Published : 12/28/2020 10:27:26
Categories : News

Available in bookshops “Papa Francesco. Un uomo di parola”

“Papa Francesco. Un uomo di parola” edited by Dario Edoardo Viganò and Gianluca della Maggiore, presents the screenplay and goes over the behind the scenes story of the making and production of the film of the same name by Wim Wenders.

It is a photographic book, published by Libreria Editrice Vaticana - Dicastero per la Comunicazione, created to restore the spirit that animated the project of the film in which Pope Francis is the "non-actor protagonist" (p. 7) from its initial stages to its final stages of production. A narrative of the first five years of Pope Bergoglio's pontificate - written by Wim Wenders himself - that takes on the strength "of what St Augustine recalls as being three properties linked to time: memory, attention and waiting" (p. 10).

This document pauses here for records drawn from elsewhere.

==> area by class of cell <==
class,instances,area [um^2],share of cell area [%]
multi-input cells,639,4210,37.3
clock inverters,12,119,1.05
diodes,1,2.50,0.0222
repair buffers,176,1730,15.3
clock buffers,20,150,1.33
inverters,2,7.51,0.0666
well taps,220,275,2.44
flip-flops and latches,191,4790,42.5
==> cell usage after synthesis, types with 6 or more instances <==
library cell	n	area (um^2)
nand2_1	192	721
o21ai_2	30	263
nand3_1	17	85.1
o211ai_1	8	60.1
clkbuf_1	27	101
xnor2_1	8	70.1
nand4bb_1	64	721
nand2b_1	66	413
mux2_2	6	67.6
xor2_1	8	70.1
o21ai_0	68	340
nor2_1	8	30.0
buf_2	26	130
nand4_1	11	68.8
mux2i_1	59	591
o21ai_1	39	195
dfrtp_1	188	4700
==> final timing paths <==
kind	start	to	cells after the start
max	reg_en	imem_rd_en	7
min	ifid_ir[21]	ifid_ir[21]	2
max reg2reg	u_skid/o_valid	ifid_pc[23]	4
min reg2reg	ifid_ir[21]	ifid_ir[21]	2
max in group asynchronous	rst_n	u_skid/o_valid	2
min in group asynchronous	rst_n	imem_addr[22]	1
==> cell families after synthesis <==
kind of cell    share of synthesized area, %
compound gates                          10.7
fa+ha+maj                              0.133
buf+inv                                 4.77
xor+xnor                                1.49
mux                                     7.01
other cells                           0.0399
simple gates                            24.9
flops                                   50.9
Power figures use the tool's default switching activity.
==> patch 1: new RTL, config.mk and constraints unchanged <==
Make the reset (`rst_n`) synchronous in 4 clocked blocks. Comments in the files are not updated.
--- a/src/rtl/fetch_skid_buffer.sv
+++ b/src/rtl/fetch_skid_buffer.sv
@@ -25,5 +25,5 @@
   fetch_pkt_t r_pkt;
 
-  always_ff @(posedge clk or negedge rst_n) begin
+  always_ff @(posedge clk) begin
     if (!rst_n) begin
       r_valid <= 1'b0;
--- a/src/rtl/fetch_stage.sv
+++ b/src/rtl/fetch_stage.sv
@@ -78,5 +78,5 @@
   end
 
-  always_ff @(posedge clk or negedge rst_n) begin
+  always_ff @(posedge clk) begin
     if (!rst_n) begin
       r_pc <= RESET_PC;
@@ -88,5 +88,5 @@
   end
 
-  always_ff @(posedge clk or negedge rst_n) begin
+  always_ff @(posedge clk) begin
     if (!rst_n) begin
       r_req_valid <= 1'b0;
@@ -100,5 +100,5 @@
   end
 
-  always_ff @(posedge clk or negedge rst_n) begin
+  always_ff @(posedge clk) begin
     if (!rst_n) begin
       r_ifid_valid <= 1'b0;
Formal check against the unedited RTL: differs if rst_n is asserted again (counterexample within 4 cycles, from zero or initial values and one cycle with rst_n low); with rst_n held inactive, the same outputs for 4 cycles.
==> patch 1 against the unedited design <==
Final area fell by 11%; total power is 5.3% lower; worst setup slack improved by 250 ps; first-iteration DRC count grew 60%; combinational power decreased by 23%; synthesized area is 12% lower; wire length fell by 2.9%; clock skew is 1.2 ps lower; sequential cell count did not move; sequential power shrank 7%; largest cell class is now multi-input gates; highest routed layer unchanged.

The Introduction signed by Monsignor Dario Edoardo Viganò, retraces the genesis of the documentary and the message "woven into a script similar to the "murmur of a gentle wind" (cf. 1 Kings 19,12), with a direction which makes the encounter between Pope Francis and the spectator its main feature" (page 7). Monsignor Viganò explains that the aim of this volume is "to return to the film on the Pope by offering "special contents", a framework of varied materials which allow us to recount a very particular cinematic experience from different points of view: together with the complete text of the film, these pages present a previously unseen gallery of photographs of scenes and moments and encounters linked to the film" (pages 10-11).

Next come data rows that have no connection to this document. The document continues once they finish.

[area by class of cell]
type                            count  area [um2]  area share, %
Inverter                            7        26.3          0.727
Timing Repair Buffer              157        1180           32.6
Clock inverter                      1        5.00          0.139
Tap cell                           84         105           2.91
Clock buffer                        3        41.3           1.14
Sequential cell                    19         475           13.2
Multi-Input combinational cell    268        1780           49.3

The book also contains the text of the documentary and an interview with Wim Wenders by Gianluca della Maggiore. An intense conversation on the meaning of the film, on his experience alongside the Pontiff, on the magisterium and the figure of Bergoglio and on the technique chosen to carry out the interviews with Pope Francis: the Interrotron. An instrument used in documentaries to achieve certain stylistic, narrative and perceptive results. "In this way," says Wim Wenders, "the Pope would have seen me on a screen and I would not have looked him in the eyes, but through a camera, but at least he would have been face to face with each viewer! That would have made such a big difference to their experience visually and emotionally!" (p. 113).